The output is the lines below from the one with "wirelength_mm = 7.26" through the one with "and2_4: 1 / 8.76", both included, printed exactly and with no other line.
*** Begin section ***
**src/rtl/maj_pkg.sv**
```systemverilog
// Shared types and sizing helpers for the folded majority evaluator.
package maj_pkg;

  typedef enum logic [1:0] {IDLE, ACC, DONE} state_t;

  function automatic int f_cw(input int n);
    return $clog2(n + 1);
  endfunction

  function automatic int f_passes(input int n, input int chunk);
    return (n + chunk - 1) / chunk;
  endfunction

endpackage

```
**src/rtl/maj_chunk_popcount.sv**
```systemverilog
// Combinational popcount of one CHUNK-bit slice of the voter vector.
module maj_chunk_popcount #(
  parameter int CHUNK = 7
) (
  input  logic [CHUNK-1:0]               bits,
  output logic [$clog2(CHUNK+1)-1:0]     count
);

  localparam int PCW = $clog2(CHUNK + 1);

  always_comb begin
    count = '0;
    for (int i = 0; i < CHUNK; i++) begin
      count = count + PCW'(bits[i]);
    end
  end

endmodule

```
**src/rtl/folded_majority_unit.sv**
```systemverilog
// Folded threshold/majority evaluator: popcounts CHUNK bits per cycle into an
// accumulator, then compares the total against the latched threshold.
module folded_majority_unit
  import maj_pkg::*;
#(
  parameter int N     = 49,
  parameter int CHUNK = 7
) (
  input  logic                     clk,
  input  logic                     rst,
  input  logic                     in_valid,
  output logic                     in_ready,
  input  logic [N-1:0]             in_x,
  input  logic                     in_thr_en,
  input  logic [$clog2(N+1)-1:0]   in_thr,
  output logic                     out_valid,
  input  logic                     out_ready,
  output logic                     out_y,
  output logic [$clog2(N+1)-1:0]   out_count,
  output logic                     busy
);

  localparam int CW      = f_cw(N);
  localparam int PASSES  = f_passes(N, CHUNK);
  localparam int PW      = PASSES * CHUNK;
  localparam int PCW     = $clog2(CHUNK + 1);
  localparam int MAJ_THR = (N + 1) / 2;
  localparam int PCNT_W  = (PASSES > 1) ? $clog2(PASSES) : 1;

  state_t              state, state_nxt;
  logic                accept;
  logic                last_pass;
  logic [PW-1:0]       shreg;
  logic [CW-1:0]       acc;
  logic [CW-1:0]       acc_nxt;
  logic [CW-1:0]       thr;
  logic [PCW-1:0]      chunk_cnt;
  logic [PCNT_W-1:0]   pass_cnt;

  maj_chunk_popcount #(.CHUNK(CHUNK)) u_chunk_popcount (
    .bits  (shreg[CHUNK-1:0]),
    .count (chunk_cnt)
  );

  // CHUNK <= N, so the chunk count always fits in CW bits.
  assign acc_nxt   = acc + CW'(chunk_cnt);
  assign last_pass = (pass_cnt == PCNT_W'(PASSES - 1));

  always_comb begin
    in_ready  = (state == IDLE) || ((state == DONE) && out_ready);
    out_valid = (state == DONE);
    busy      = (state == ACC);
    accept    = in_valid && in_ready;
    state_nxt = state;
    case (state)
      IDLE:    if (accept) state_nxt = ACC;
      ACC:     if (last_pass) state_nxt = DONE;
      DONE:    if (out_ready) state_nxt = accept ? ACC : IDLE;
      default: state_nxt = IDLE;
    endcase
  end

  always_ff @(posedge clk or posedge rst) begin
    if (rst) begin
      state     <= IDLE;
      pass_cnt  <= '0;
      out_y     <= 1'b0;
      out_count <= '0;
    end else begin
      state <= state_nxt;
      if (accept) begin
        pass_cnt <= '0;
      end else if (state == ACC) begin
        pass_cnt <= pass_cnt + PCNT_W'(1);
      end
      if ((state == ACC) && last_pass) begin
        out_count <= acc_nxt;
        out_y     <= (acc_nxt >= thr);
      end
    end
  end

  // Request datapath: padding bits above N are zero and contribute nothing.
  always_ff @(posedge clk) begin
    if (accept) begin
      shreg <= PW'(in_x);
      acc   <= '0;
      thr   <= in_thr_en ? in_thr : CW'(MAJ_THR);
    end else if (state == ACC) begin
      shreg <= shreg >> CHUNK;
      acc   <= acc_nxt;
    end
  end

endmodule
```
**config.mk**
```make
export PLATFORM = sky130hd
export DESIGN_NAME = folded_majority_unit
export DESIGN_NICKNAME = d
export VERILOG_FILES = /design/src/rtl/maj_pkg.sv /design/src/rtl/maj_chunk_popcount.sv /design/src/rtl/folded_majority_unit.sv
export SDC_FILE = /design/constraint.sdc
export NUM_CORES = 1
export LEC_CHECK = 0
export CAP_MARGIN = 10
export CELL_PAD_IN_SITES_DETAIL_PLACEMENT = 1
export CELL_PAD_IN_SITES_GLOBAL_PLACEMENT = 1
export CORE_MARGIN = 3
export CORE_UTILIZATION = 48
export CTS_BUF_LIST = sky130_fd_sc_hd__clkbuf_8
export DETAILED_ROUTE_END_ITERATION = 16
export PLACE_DENSITY_LB_ADDON = 0.1
export SLEW_MARGIN = 5
export SYNTH_ARGS = -nofsm -noshare
export SYNTH_HDL_FRONTEND = slang
export SYNTH_SLANG_ARGS = --single-unit
```
**constraint.sdc**
```tcl
create_clock -name clk -period 6.7 [get_ports clk]
set_clock_uncertainty 0.15 [all_clocks]
set_input_delay 1.34 -clock clk [delete_from_list [all_inputs] [get_ports clk]]
set_output_delay 1.34 -clock clk [all_outputs]
set_load 0.02 [all_outputs]
```
==> results.cfg <==
[cts]
cts_tree = yes
clockBufferDepth = 2
path_clk_slew_ps = 70
post_cts_resized = 0
htreeDepth = 3
cts_hold_buf = 0
cts_buffers = 9
insertion_delay_ps = 340
cts_root_buf = clkbuf_8
post_cts.repair.setup_buffers = 0
cts.sinks = 73

[cells_and_area]
multi_input_area_mm2 = 0.00136
final_area_mm2 = 0.00459
drive_gt1_share_pct = 23.6
syn_to_final_growth_pct = 26.1
diodes = 0
seqCellArea_mm2 = 0.00207
fin_nets = 388
fillers = 704
fin_cells = 413
mostFrequentLayoutCell = clkdlybuf4s50_1
layout_common_cells = 69 x clkdlybuf4s50_1, 55 x edfxtp_1, 40 x mux2_4

[timing]
tightest_slew_ps = 1120
finalSetupViolCount = 0
finalCriticalPeriod_ps = 4700
fin_crit_sh_pct = 70.1
hold_viol_final = 0
rsz0062_at_grt = false
fmax_ghz = 0.213
finalSetupTns_ps = 0
drv_slew = 0
relSlewSlack_pct = 25.0
whs_ps = 325

[yosys]
synth_cell_type_count = 34
synth.avg_cell_area_um2 = 15.4
ys_ff_latch = 73
synth_fp_nets = 315
ys_warn_count = 0
synth_seq_area_share_pct = 56.8
netlist_area_mm2 = 0.00364
netlist_instances = 236

[global_route]
grt_pass1_vias = 2252
grt_pass1_wl_mm = 11.4
track_usage_pct = 17.7
gr-total-overflow = 0
antenna_found_initial = 0
grt_max_degree = 53

[worst_setup_path]
path_max_fanout = 3
r2r_start = shreg[0]$_DFFE_PP_
cp-startpoint = shreg[0]$_DFFE_PP_
critical_path_arrival_ps = 4780
critPathRequiredTime_ps = 6780
cp-start-kind = register
worst_setup_path_end_kind = register
worstSetupPathType = reg2reg

[placement]
place.gp.congestion = 0.820
numPortBuffers = 69
place_area_mm2 = 0.00434
dp_cells = 397
hpwl_mm = 4.96

[pwr]
vdd_drop_max_uv = 295
leakagePower_nw = 1.95
p_per_area_mw_per_mm2 = 599

[routing]
vias = 2059
wirelength_mm = 7.26
vias_per_cell = 4.99
drt_pass1_iterations = 5
wl_per_cell_um = 17.6
detail-route-antenna-nets = 0
drc = 0
initialDrtViolationCount = 75

[floorplan]
die-area_mm2 = 0.00868
core_area_mm2 = 0.00729
die_h_um = 93.1
start_util_pct = 50.0
num_rows = 31
ios = 70
dieWidth_um = 93.1

[run_status]
status = complete, no violations

[worst_hold_path]
hp-start = acc[0]$_SDFFE_PP0P_
hold_path.class = reg2reg

[flow_run]
cap_violations = 0
[Yosys cell counts]
master / n / area (um^2)
fa_1: 4 / 80.1
inv_2: 1 / 3.75
buf_12: 5 / 100
and2_4: 1 / 8.76
nand3_1: 1 / 5.00
nand4_1: 2 / 12.5
nor2b_1: 1 / 6.26
and2b_1: 1 / 7.51
nand2_1: 11 / 41.3
nand2b_1: 7 / 43.8
o31a_1: 1 / 8.76
or2_2: 1 / 6.26
xnor2_1: 2 / 17.5
and2_1: 3 / 18.8
a21oi_4: 1 / 16.3
edfxtp_1: 55 / 1650
mux2_2: 5 / 56.3
ha_1: 15 / 188
mux2_4: 40 / 601
xor2_1: 4 / 35.0
a21oi_1: 6 / 30.0
a21o_1: 1 / 7.51
buf_6: 2 / 22.5
inv_6: 1 / 8.76
a32o_1: 1 / 10.0
nand3_2: 1 / 10.0
inv_1: 20 / 75.1
dfxtp_1: 6 / 120
and3_2: 7 / 52.6
nor2_1: 4 / 15.0
o21ai_0: 10 / 50.1
dfrtp_1: 12 / 300
o221ai_1: 1 / 8.76
a22o_1: 3 / 26.3
[through the flow]
step                      utilization [%]  setup slack, ps  power (mW)
final                                63.0             2000        2.75
after global routing                 63.0             1810        2.99
after CTS                            63.0             2010        2.78
after detailed placement             59.5             2170        2.30
after global placement               59.5             2380        2.21
after floorplan                         -             2520        1.92
[sequential cells by signal, indices dropped and copies added, names as in the netlist]
register / flops
shreg: 49
acc: 6
out_count: 6
thr: 6
pass_cnt: 3
state: 2
out_y: 1
[kinds of logic (layout without fill, tap and decap cells)]
logic type | count (synthesis) | in the layout | synth area share [%]
flip-flops | 73 | 73 | 56.8
multiplexers | 45 | 45 | 18.0
AND/OR/NAND/NOR | 40 | 40 | 6.25
buffers and inverters | 29 | 107 | 5.77
AO/OA/AOI/OAI | 24 | 24 | 4.33
adder cells (fa/ha/maj) | 19 | 19 | 7.35
XOR/XNOR | 6 | 6 | 1.44
[layer usage]
layer  vias up  routed length [um]  track usage (%)
li1        992                   -                -
met1      1010                3020             20.9
met2        48                3700             29.4
met3         9                 406             5.47
met4         0                 126             8.06
met5         -                   0                0
[power by group]
| group | internal, mW | switching, mW |
|---|---|---|
| Sequential | 0.770 | 0.0908 |
| Combinational | 0.691 | 0.757 |
| Clock | 0.282 | 0.162 |
| Total | 1.74 | 1.01 |
[cell type report]
cell class / count / area share (%)
Clock inverter: 7 / 2.91
Multi-Input combinational cell: 134 / 29.7
Timing Repair Buffer: 69 / 15.0
Clock buffer: 9 / 2.70
Tap cell: 99 / 2.70
Sequential cell: 73 / 45.1
Inverter: 22 / 1.91
[critical path: stages (launching register included)]
cell and delay, ps:
edfxtp_1 410, ha_1 310, inv_1 70, fa_1 430
fa_1 510, inv_1 40, ha_1 180, fa_1 490
fa_1 460, a21oi_1 200, nor2b_1 90, xnor2_1 280
inv_1 90, ha_1 320, a21oi_1 160, o221ai_1 140
o31a_1 260
[worst paths after layout]
check | cells after the start | slack (ps) | end
worst min register to register | 2 | 330 | acc[0]$_SDFFE_PP0P_
worst max-delay path | 16 | 2000 | out_y$_DFFE_PP0P_
worst max register to register | 16 | 2000 | out_y$_DFFE_PP0P_
worst min-delay path | 2 | 330 | acc[0]$_SDFFE_PP0P_
min in group asynchronous | 2 | 1170 | pass_cnt[0]$_DFFE_PP0P_
max in group asynchronous | 2 | 4890 | state[0]$_DFFE_PP0P_
Power figures use the tool's default switching activity.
*** End section ***
- _Answer box_:
wirelength_mm = 7.26
vias_per_cell = 4.99
drt_pass1_iterations = 5
wl_per_cell_um = 17.6
detail-route-antenna-nets = 0
drc = 0
initialDrtViolationCount = 75

[floorplan]
die-area_mm2 = 0.00868
core_area_mm2 = 0.00729
die_h_um = 93.1
start_util_pct = 50.0
num_rows = 31
ios = 70
dieWidth_um = 93.1

[run_status]
status = complete, no violations

[worst_hold_path]
hp-start = acc[0]$_SDFFE_PP0P_
hold_path.class = reg2reg

[flow_run]
cap_violations = 0
[Yosys cell counts]
master / n / area (um^2)
fa_1: 4 / 80.1
inv_2: 1 / 3.75
buf_12: 5 / 100
and2_4: 1 / 8.76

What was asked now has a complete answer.